__Work to complete__: The number of lines holding the string "share" is all that is wanted; count them in the records below.

__Records from a data source__:
• • • •
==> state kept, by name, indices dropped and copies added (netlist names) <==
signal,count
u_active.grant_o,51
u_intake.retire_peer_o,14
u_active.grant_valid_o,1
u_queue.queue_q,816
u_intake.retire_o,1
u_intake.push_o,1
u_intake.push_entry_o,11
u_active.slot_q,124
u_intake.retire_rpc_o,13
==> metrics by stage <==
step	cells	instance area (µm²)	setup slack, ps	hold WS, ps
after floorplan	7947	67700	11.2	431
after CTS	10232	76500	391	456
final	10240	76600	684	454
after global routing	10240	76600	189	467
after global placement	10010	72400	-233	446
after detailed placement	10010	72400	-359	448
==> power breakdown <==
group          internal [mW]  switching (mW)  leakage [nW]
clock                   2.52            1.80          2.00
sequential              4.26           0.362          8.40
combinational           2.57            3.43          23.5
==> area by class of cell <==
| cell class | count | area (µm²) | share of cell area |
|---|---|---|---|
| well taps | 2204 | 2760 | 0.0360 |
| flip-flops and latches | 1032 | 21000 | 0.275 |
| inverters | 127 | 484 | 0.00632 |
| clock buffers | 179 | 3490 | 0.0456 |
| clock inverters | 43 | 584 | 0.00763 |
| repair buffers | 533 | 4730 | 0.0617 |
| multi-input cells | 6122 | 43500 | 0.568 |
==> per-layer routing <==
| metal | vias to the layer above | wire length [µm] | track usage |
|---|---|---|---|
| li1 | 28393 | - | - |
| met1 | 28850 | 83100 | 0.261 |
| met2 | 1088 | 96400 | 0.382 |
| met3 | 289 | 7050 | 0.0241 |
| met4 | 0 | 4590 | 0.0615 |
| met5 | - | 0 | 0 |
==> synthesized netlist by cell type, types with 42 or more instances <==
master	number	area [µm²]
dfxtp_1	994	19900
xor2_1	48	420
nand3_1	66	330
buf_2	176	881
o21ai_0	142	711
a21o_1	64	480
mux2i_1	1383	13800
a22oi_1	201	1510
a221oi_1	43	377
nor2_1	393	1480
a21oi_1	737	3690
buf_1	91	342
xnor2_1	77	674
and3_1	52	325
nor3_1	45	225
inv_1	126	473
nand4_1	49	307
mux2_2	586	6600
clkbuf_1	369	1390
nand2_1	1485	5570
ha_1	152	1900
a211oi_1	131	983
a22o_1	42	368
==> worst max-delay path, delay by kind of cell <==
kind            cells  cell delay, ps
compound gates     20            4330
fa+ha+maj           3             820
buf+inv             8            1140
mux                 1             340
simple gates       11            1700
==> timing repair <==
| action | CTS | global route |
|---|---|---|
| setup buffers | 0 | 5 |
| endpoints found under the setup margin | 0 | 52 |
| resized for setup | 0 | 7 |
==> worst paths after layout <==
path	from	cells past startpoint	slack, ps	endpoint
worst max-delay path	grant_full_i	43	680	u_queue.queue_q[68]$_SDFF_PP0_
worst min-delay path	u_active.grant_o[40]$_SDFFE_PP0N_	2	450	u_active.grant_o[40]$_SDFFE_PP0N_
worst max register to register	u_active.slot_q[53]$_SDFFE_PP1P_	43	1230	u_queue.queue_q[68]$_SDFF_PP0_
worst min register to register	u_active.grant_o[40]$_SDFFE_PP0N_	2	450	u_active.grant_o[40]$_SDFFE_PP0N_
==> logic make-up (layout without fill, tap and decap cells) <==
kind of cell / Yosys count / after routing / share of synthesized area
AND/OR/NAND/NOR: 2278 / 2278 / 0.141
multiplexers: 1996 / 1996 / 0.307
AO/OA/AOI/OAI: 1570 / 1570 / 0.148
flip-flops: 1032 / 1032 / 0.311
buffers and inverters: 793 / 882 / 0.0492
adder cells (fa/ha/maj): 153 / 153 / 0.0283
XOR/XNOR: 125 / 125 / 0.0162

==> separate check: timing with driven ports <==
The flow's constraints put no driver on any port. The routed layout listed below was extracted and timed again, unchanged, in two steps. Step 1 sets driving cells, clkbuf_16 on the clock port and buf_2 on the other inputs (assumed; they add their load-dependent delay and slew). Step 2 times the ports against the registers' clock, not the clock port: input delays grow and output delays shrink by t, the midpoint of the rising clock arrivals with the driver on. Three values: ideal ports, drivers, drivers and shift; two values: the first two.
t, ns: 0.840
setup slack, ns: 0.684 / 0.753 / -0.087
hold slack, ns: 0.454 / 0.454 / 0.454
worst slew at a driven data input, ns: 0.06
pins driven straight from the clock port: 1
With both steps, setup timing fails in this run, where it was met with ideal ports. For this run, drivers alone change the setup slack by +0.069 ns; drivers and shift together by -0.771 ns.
From an optimization exercise on the open Yosys and OpenROAD flow, aimed at small area; shortcuts taken in it are not production practice. In this exercise RTL edits were held to simulation tests only and were not proved equivalent to the original. Power is estimated from default activity; no workload was simulated.

==> job 3711 <==
==> flow/design.v (excerpt) <==
module agc_stream #(
  parameter int          WIN_LOG2 = 10,
  parameter logic [15:0] GAIN_MIN = 16'h0010,
  parameter logic [15:0] GAIN_MAX = 16'h4000
) (
  input  logic        clk,
  input  logic        reset_n,
  input  logic        ce,
  input  logic [31:0] tdata_s,
  input  logic        tvalid_s,
  output logic        tready_s,
  output logic [31:0] tdata_m,
  output logic        tvalid_m,
  input  logic        tready_m,
  input  logic [31:0] haddr_s,
  input  logic [2:0]  hburst_s,
  input  logic [2:0]  hsize_s,
  input  logic [1:0]  htrans_s,
  input  logic [31:0] hwdata_s,
  input  logic        hwrite_s,
  input  logic        hsel_s,
  output logic [31:0] hrdata_s,
  output logic        hreadyout_s,
  output logic        hresp_s,
  output logic        irq
);
  localparam logic [2:0] A_CTRL = 3'd0;
  localparam logic [2:0] A_TGT  = 3'd1;
  localparam logic [2:0] A_HYST = 3'd2;
  localparam logic [2:0] A_STEP = 3'd3;
  localparam logic [2:0] A_MAN  = 3'd4;
  localparam logic [2:0] A_CUR  = 3'd5;
  localparam logic [2:0] A_PEAK = 3'd6;
  localparam logic [2:0] A_SAT  = 3'd7;
  function automatic logic carry16(input logic [15:0] a, input logic [15:0] b,
                                   input logic cin);
    logic c;
    integer i;
    c = cin;
    for (i = 0; i < 16; i = i + 1) c = (a[i] & b[i]) | ((a[i] | b[i]) & c);
    carry16 = c;
  endfunction
  function automatic logic [16:0] add16(input logic [15:0] a, input logic [15:0] b,
                                        input logic cin);
    logic c;
    logic [16:0] s;
    integer i;
    c = cin;
    for (i = 0; i < 16; i = i + 1) begin
      s[i] = a[i] ^ b[i] ^ c;
  ...
==> flow/config.mk <==
export PLATFORM = sky130hd
export DESIGN_NAME = agc_stream
export DESIGN_NICKNAME = agc_stream
export VERILOG_FILES = /design/flow/design.v
export SDC_FILE = /design/flow/constraint.sdc
export NUM_CORES = 4
export LEC_CHECK = 0
export CAP_MARGIN = 20
export CORE_MARGIN = 2
export CORE_UTILIZATION = 40
export SLEW_MARGIN = 20
export SYNTH_HIERARCHICAL = 1
==> flow/constraint.sdc <==
create_clock -name core_clock -period 9.0 [get_ports {clk}]
set_input_delay 1.8000 -clock core_clock [delete_from_list [all_inputs] [get_ports {clk}]]
set_output_delay 1.8000 -clock core_clock [all_outputs]
set_load 0.01 [all_outputs]
standard.sh (not shown) runs the stock make flow with config.mk's settings and CLKGATE_MAP_FILE= SYNTH_SCRIPT=/design/flow/synth_recipe.tcl, a recipe that flattens the netlist after the stock synthesis.
==> flow/flow/run.sh <==
#!/bin/bash
# The standard layout, with plain buf_1 cells (instead of the weakest-drive delay
# buffer that buffer_ports picks by default) as the port buffers.
set -euo pipefail
export BUFFER_PORTS_ARGS="-buffer_cell sky130_fd_sc_hd__buf_1"
bash standard.sh > standard.log 2>&1
==> inputs of job 6643, as changes to job 3711 <==
--- a/flow/design.v
+++ b/flow/design.v
@@ -60,11 +60,11 @@
   logic [15:0] r_target;
   logic [15:0] r_hyst;
   logic [15:0] r_step;
   logic [15:0] r_man;
   logic [15:0] r_gain;
-  logic [15:0] r_last_peak;
+  logic [15:0] r_last_key;     
   logic [15:0] r_peak;         
   logic [31:0] r_sat;
   logic [WIN_LOG2-1:0] r_cnt;
   logic        r_win_end;
   logic        r_irq;
@@ -98,26 +98,31 @@
   assign w_wrap = w_acc & (&r_cnt);
   logic [15:0] w_gain_n;
   assign w_gain_n = ~r_gain;
   agc_lane u_li (.x(tdata_s[15:0]),  .g(r_gain), .gn(w_gain_n), .y(w_oi), .sat(w_si));
   agc_lane u_lq (.x(tdata_s[31:16]), .g(r_gain), .gn(w_gain_n), .y(w_oq), .sat(w_sq));
-  logic [15:0] w_ki, w_kq, w_km, w_pk;
-  logic [15:0] w_pk_mag;
-  assign w_ki = {tdata_s[14:0]  ^ {15{tdata_s[15]}}, tdata_s[15]};
-  assign w_kq = {tdata_s[30:16] ^ {15{tdata_s[31]}}, tdata_s[31]};
-  assign w_km = carry16(w_ki, ~w_kq, 1'b0) ? w_ki : w_kq;      
-  assign w_pk = carry16(w_km, ~r_peak, 1'b0) ? w_km : r_peak;   
+  logic [15:0] w_ki, w_kq, w_max, w_last_peak;
+  logic        w_cip, w_ciq, w_cqp, w_sel_i, w_sel_q, w_sel_p;
+  assign w_ki  = {tdata_s[14:0]  ^ {15{tdata_s[15]}}, tdata_s[15]};
+  assign w_kq  = {tdata_s[30:16] ^ {15{tdata_s[31]}}, tdata_s[31]};
+  agc_gt16 u_ciq (.a(w_ki), .b(w_kq),   .gt(w_ciq));    
+  agc_gt16 u_cip (.a(w_ki), .b(r_peak), .gt(w_cip));    
+  agc_gt16 u_cqp (.a(w_kq), .b(r_peak), .gt(w_cqp));    
+  assign w_sel_i = w_ciq & w_cip;
+  assign w_sel_q = !w_ciq & w_cqp;
+  assign w_sel_p = !w_sel_i & !w_sel_q;
+  assign w_max = ({16{w_sel_i}} & w_ki) | ({16{w_sel_q}} & w_kq) | ({16{w_sel_p}} & r_peak);
   for (gi = 0; gi < 15; gi = gi + 1) begin : g_mag
-    assign w_pk_mag[gi] = w_pk[gi+1] ^ (&w_pk[gi:0]);
+    assign w_last_peak[gi] = r_last_key[gi+1] ^ (&r_last_key[gi:0]);
   end
-  assign w_pk_mag[15] = &w_pk;
+  assign w_last_peak[15] = &r_last_key;
   logic [15:0] w_dn_s, w_dn_c, w_up_s, w_up_c;
   logic        w_dn, w_up;
-  assign w_dn_s = r_last_peak ^ ~r_target ^ ~r_hyst;
-  assign w_dn_c = (r_last_peak & ~r_target) | (r_last_peak & ~r_hyst) | (~r_target & ~r_hyst);
-  assign w_up_s = r_target ^ ~r_last_peak ^ ~r_hyst;
-  assign w_up_c = (r_target & ~r_last_peak) | (r_target & ~r_hyst) | (~r_last_peak & ~r_hyst);
+  assign w_dn_s = w_last_peak ^ ~r_target ^ ~r_hyst;
+  assign w_dn_c = (w_last_peak & ~r_target) | (w_last_peak & ~r_hyst) | (~r_target & ~r_hyst);
+  assign w_up_s = r_target ^ ~w_last_peak ^ ~r_hyst;
+  assign w_up_c = (r_target & ~w_last_peak) | (r_target & ~r_hyst) | (~w_last_peak & ~r_hyst);
   function automatic logic csa_b17(input logic [15:0] s, input logic [15:0] c);
     logic k;
     integer i;
     k = s[0];
     for (i = 1; i < 16; i = i + 1) k = (s[i] & c[i-1]) | ((s[i] | c[i-1]) & k);
@@ -163,21 +168,21 @@
   end
   always_ff @(posedge clk) begin
     if (!reset_n) begin
       r_cnt       <= '0;
       r_peak      <= 16'd0;
-      r_last_peak <= 16'd0;
+      r_last_key  <= 16'd0;
     end else if (w_wr_ctrl) begin
       r_cnt  <= '0;
       r_peak <= 16'd0;
     end else if (w_acc) begin
       r_cnt <= r_cnt ^ w_cnt_pre;
       if (&r_cnt) begin
         r_peak      <= 16'd0;
-        r_last_peak <= w_pk_mag;
+        r_last_key  <= w_max;
       end else begin
-        r_peak <= w_pk;
+        r_peak <= w_max;
       end
     end
   end
   always_ff @(posedge clk) begin
     if (!reset_n) begin
@@ -223,22 +228,21 @@
     end else if (ce & tready_s) begin
       r_tvalid <= tvalid_s;
     end
     if (w_acc) r_tdata <= {w_oq, w_oi};
   end
-  always_comb begin
-    unique case (r_addr)
-      A_CTRL: hrdata_s = {30'd0, r_ctrl};
-      A_TGT:  hrdata_s = {16'd0, r_target};
-      A_HYST: hrdata_s = {16'd0, r_hyst};
-      A_STEP: hrdata_s = {16'd0, r_step};
-      A_MAN:  hrdata_s = {16'd0, r_man};
-      A_CUR:  hrdata_s = {16'd0, r_gain};
-      A_PEAK: hrdata_s = {16'd0, r_last_peak};
-      default: hrdata_s = r_sat;
-    endcase
+  logic [7:0] w_rsel;
+  for (gi = 0; gi < 8; gi = gi + 1) begin : g_rsel
+    assign w_rsel[gi] = (r_addr == gi);
+  end
+  for (gi = 0; gi < 16; gi = gi + 1) begin : g_rd
+    agc_ao8 u_ao (.s(w_rsel),
+                  .d({r_sat[gi], w_last_peak[gi], r_gain[gi], r_man[gi], r_step[gi],
+                      r_hyst[gi], r_target[gi], (gi < 2) ? r_ctrl[gi % 2] : 1'b0}),
+                  .y(hrdata_s[gi]));
   end
+  assign hrdata_s[31:16] = r_sat[31:16] & {16{w_rsel[7]}};
 endmodule
 module agc_pre32 (
   input  logic [31:0] a,
   output logic [31:0] p
 );
@@ -246,10 +250,33 @@
   assign p[0] = 1'b1;
   for (gi = 1; gi < 32; gi = gi + 1) begin : g_p
     assign p[gi] = p[gi-1] & a[gi-1];
   end
 endmodule
+module agc_gt16 (
+  input  logic [15:0] a,
+  input  logic [15:0] b,
+  output logic        gt
+);
+  logic [16:0] c;
+  genvar gi;
+  assign c[0] = 1'b0;
+  for (gi = 0; gi < 16; gi = gi + 1) begin : g_c
+    agc_maj u_m (.a(a[gi]), .b(~b[gi]), .c(c[gi]), .y(c[gi+1]));
+  end
+  assign gt = c[16];
+endmodule
+module agc_maj (input logic a, input logic b, input logic c, output logic y);
+  assign y = (a & b) | (a & c) | (b & c);
+endmodule
+module agc_ao8 (
+  input  logic [7:0] s,
+  input  logic [7:0] d,
+  output logic       y
+);
+  assign y = |(s & d);
+endmodule
 module agc_fa (input logic a, input logic b, input logic c, output logic s, output logic co);
   assign s  = a ^ b ^ c;
   assign co = (a & b) | (a & c) | (b & c);
 endmodule
 module agc_ha (input logic a, input logic b, output logic s, output logic co);
==> flow/flow/run.sh (replaced) <==
#!/bin/bash
# The standard layout (standard.sh), with two changes to how it sizes cells:
#  - plain buf_1 cells as the port buffers, instead of the weakest-drive delay
#    buffer that buffer_ports picks by default;
#  - RECOVER_POWER: after global routing, downsize gates on paths with slack.
set -euo pipefail
export BUFFER_PORTS_ARGS="-buffer_cell sky130_fd_sc_hd__buf_1"
export RECOVER_POWER=100
bash standard.sh > standard.log 2>&1
==> inputs of job 1250, as changes to job 3711 <==
--- a/flow/design.v
+++ b/flow/design.v
@@ -60,11 +60,11 @@
   logic [15:0] r_target;
   logic [15:0] r_hyst;
   logic [15:0] r_step;
   logic [15:0] r_man;
   logic [15:0] r_gain;
-  logic [15:0] r_last_peak;
+  logic [15:0] r_last_key;     
   logic [15:0] r_peak;         
   logic [31:0] r_sat;
   logic [WIN_LOG2-1:0] r_cnt;
   logic        r_win_end;
   logic        r_irq;
@@ -98,26 +98,31 @@
   assign w_wrap = w_acc & (&r_cnt);
   logic [15:0] w_gain_n;
   assign w_gain_n = ~r_gain;
   agc_lane u_li (.x(tdata_s[15:0]),  .g(r_gain), .gn(w_gain_n), .y(w_oi), .sat(w_si));
   agc_lane u_lq (.x(tdata_s[31:16]), .g(r_gain), .gn(w_gain_n), .y(w_oq), .sat(w_sq));
-  logic [15:0] w_ki, w_kq, w_km, w_pk;
-  logic [15:0] w_pk_mag;
-  assign w_ki = {tdata_s[14:0]  ^ {15{tdata_s[15]}}, tdata_s[15]};
-  assign w_kq = {tdata_s[30:16] ^ {15{tdata_s[31]}}, tdata_s[31]};
-  assign w_km = carry16(w_ki, ~w_kq, 1'b0) ? w_ki : w_kq;      
-  assign w_pk = carry16(w_km, ~r_peak, 1'b0) ? w_km : r_peak;   
+  logic [15:0] w_ki, w_kq, w_max, w_last_peak;
+  logic        w_cip, w_ciq, w_cqp, w_sel_i, w_sel_q, w_sel_p;
+  assign w_ki  = {tdata_s[14:0]  ^ {15{tdata_s[15]}}, tdata_s[15]};
+  assign w_kq  = {tdata_s[30:16] ^ {15{tdata_s[31]}}, tdata_s[31]};
+  agc_gt16 u_ciq (.a(w_ki), .b(w_kq),   .gt(w_ciq));    
+  agc_gt16 u_cip (.a(w_ki), .b(r_peak), .gt(w_cip));    
+  agc_gt16 u_cqp (.a(w_kq), .b(r_peak), .gt(w_cqp));    
+  assign w_sel_i = w_ciq & w_cip;
+  assign w_sel_q = !w_ciq & w_cqp;
+  assign w_sel_p = !w_sel_i & !w_sel_q;
+  assign w_max = ({16{w_sel_i}} & w_ki) | ({16{w_sel_q}} & w_kq) | ({16{w_sel_p}} & r_peak);
   for (gi = 0; gi < 15; gi = gi + 1) begin : g_mag
-    assign w_pk_mag[gi] = w_pk[gi+1] ^ (&w_pk[gi:0]);
+    assign w_last_peak[gi] = r_last_key[gi+1] ^ (&r_last_key[gi:0]);
   end
-  assign w_pk_mag[15] = &w_pk;
+  assign w_last_peak[15] = &r_last_key;
   logic [15:0] w_dn_s, w_dn_c, w_up_s, w_up_c;
   logic        w_dn, w_up;
-  assign w_dn_s = r_last_peak ^ ~r_target ^ ~r_hyst;
-  assign w_dn_c = (r_last_peak & ~r_target) | (r_last_peak & ~r_hyst) | (~r_target & ~r_hyst);
-  assign w_up_s = r_target ^ ~r_last_peak ^ ~r_hyst;
-  assign w_up_c = (r_target & ~r_last_peak) | (r_target & ~r_hyst) | (~r_last_peak & ~r_hyst);
+  assign w_dn_s = w_last_peak ^ ~r_target ^ ~r_hyst;
+  assign w_dn_c = (w_last_peak & ~r_target) | (w_last_peak & ~r_hyst) | (~r_target & ~r_hyst);
+  assign w_up_s = r_target ^ ~w_last_peak ^ ~r_hyst;
+  assign w_up_c = (r_target & ~w_last_peak) | (r_target & ~r_hyst) | (~w_last_peak & ~r_hyst);
   function automatic logic csa_b17(input logic [15:0] s, input logic [15:0] c);
     logic k;
     integer i;
     k = s[0];
     for (i = 1; i < 16; i = i + 1) k = (s[i] & c[i-1]) | ((s[i] | c[i-1]) & k);
@@ -163,21 +168,21 @@
   end
   always_ff @(posedge clk) begin
     if (!reset_n) begin
       r_cnt       <= '0;
       r_peak      <= 16'd0;
-      r_last_peak <= 16'd0;
+      r_last_key  <= 16'd0;
     end else if (w_wr_ctrl) begin
       r_cnt  <= '0;
       r_peak <= 16'd0;
     end else if (w_acc) begin
       r_cnt <= r_cnt ^ w_cnt_pre;
       if (&r_cnt) begin
         r_peak      <= 16'd0;
-        r_last_peak <= w_pk_mag;
+        r_last_key  <= w_max;
       end else begin
-        r_peak <= w_pk;
+        r_peak <= w_max;
       end
     end
   end
   always_ff @(posedge clk) begin
     if (!reset_n) begin
@@ -223,22 +228,21 @@
     end else if (ce & tready_s) begin
       r_tvalid <= tvalid_s;
     end
     if (w_acc) r_tdata <= {w_oq, w_oi};
   end
-  always_comb begin
-    unique case (r_addr)
-      A_CTRL: hrdata_s = {30'd0, r_ctrl};
-      A_TGT:  hrdata_s = {16'd0, r_target};
-      A_HYST: hrdata_s = {16'd0, r_hyst};
-      A_STEP: hrdata_s = {16'd0, r_step};
-      A_MAN:  hrdata_s = {16'd0, r_man};
-      A_CUR:  hrdata_s = {16'd0, r_gain};
-      A_PEAK: hrdata_s = {16'd0, r_last_peak};
-      default: hrdata_s = r_sat;
-    endcase
+  logic [7:0] w_rsel;
+  for (gi = 0; gi < 8; gi = gi + 1) begin : g_rsel
+    assign w_rsel[gi] = (r_addr == gi);
+  end
+  for (gi = 0; gi < 16; gi = gi + 1) begin : g_rd
+    agc_ao8 u_ao (.s(w_rsel),
+                  .d({r_sat[gi], w_last_peak[gi], r_gain[gi], r_man[gi], r_step[gi],
+                      r_hyst[gi], r_target[gi], (gi < 2) ? r_ctrl[gi % 2] : 1'b0}),
+                  .y(hrdata_s[gi]));
   end
+  assign hrdata_s[31:16] = r_sat[31:16] & {16{w_rsel[7]}};
 endmodule
 module agc_pre32 (
   input  logic [31:0] a,
   output logic [31:0] p
 );
@@ -246,10 +250,33 @@
   assign p[0] = 1'b1;
   for (gi = 1; gi < 32; gi = gi + 1) begin : g_p
     assign p[gi] = p[gi-1] & a[gi-1];
   end
 endmodule
+module agc_gt16 (
+  input  logic [15:0] a,
+  input  logic [15:0] b,
+  output logic        gt
+);
+  logic [16:0] c;
+  genvar gi;
+  assign c[0] = 1'b0;
+  for (gi = 0; gi < 16; gi = gi + 1) begin : g_c
+    agc_maj u_m (.a(a[gi]), .b(~b[gi]), .c(c[gi]), .y(c[gi+1]));
+  end
+  assign gt = c[16];
+endmodule
+module agc_maj (input logic a, input logic b, input logic c, output logic y);
+  assign y = (a & b) | (a & c) | (b & c);
+endmodule
+module agc_ao8 (
+  input  logic [7:0] s,
+  input  logic [7:0] d,
+  output logic       y
+);
+  assign y = |(s & d);
+endmodule
 module agc_fa (input logic a, input logic b, input logic c, output logic s, output logic co);
   assign s  = a ^ b ^ c;
   assign co = (a & b) | (a & c) | (b & c);
 endmodule
 module agc_ha (input logic a, input logic b, output logic s, output logic co);
==> flow/flow/run.sh (replaced) <==
#!/bin/bash
# The standard layout (standard.sh), with plain buf_1 cells as the port buffers
# instead of the weakest-drive delay buffer that buffer_ports picks by default.
set -euo pipefail
export BUFFER_PORTS_ARGS="-buffer_cell sky130_fd_sc_hd__buf_1"
bash standard.sh > standard.log 2>&1
==> flow/config.mk (replaced) <==
export PLATFORM = sky130hd
export DESIGN_NAME = agc_stream
export DESIGN_NICKNAME = agc_stream
export VERILOG_FILES = /design/flow/design.v
export SDC_FILE = /design/flow/constraint.sdc
export NUM_CORES = 4
export LEC_CHECK = 0
export CAP_MARGIN = 10
export CORE_MARGIN = 2
export CORE_UTILIZATION = 55
export CTS_BUF_LIST = sky130_fd_sc_hd__clkbuf_8
export SLEW_MARGIN = 10
export SYNTH_HIERARCHICAL = 1
==> notes.md <==
final worst slack 0.700 ns; Failing Checks capacitance limit, slew limit; Startpoint Class input port; max-cap viol count 6; reg2reg path depth 24; Max Slew Vio Count 239; status complete, but fails checks; final core utilization 44.5%; Simple-Gate Fraction of Synth Area 13.3%; Commonest cells post-synth xor2_1 (334), nand2_1 (269), fa_1 (256); clkbuf count 18; drt first pass iters 6
[end of results for job 6643]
• • • •
__Response area__: 2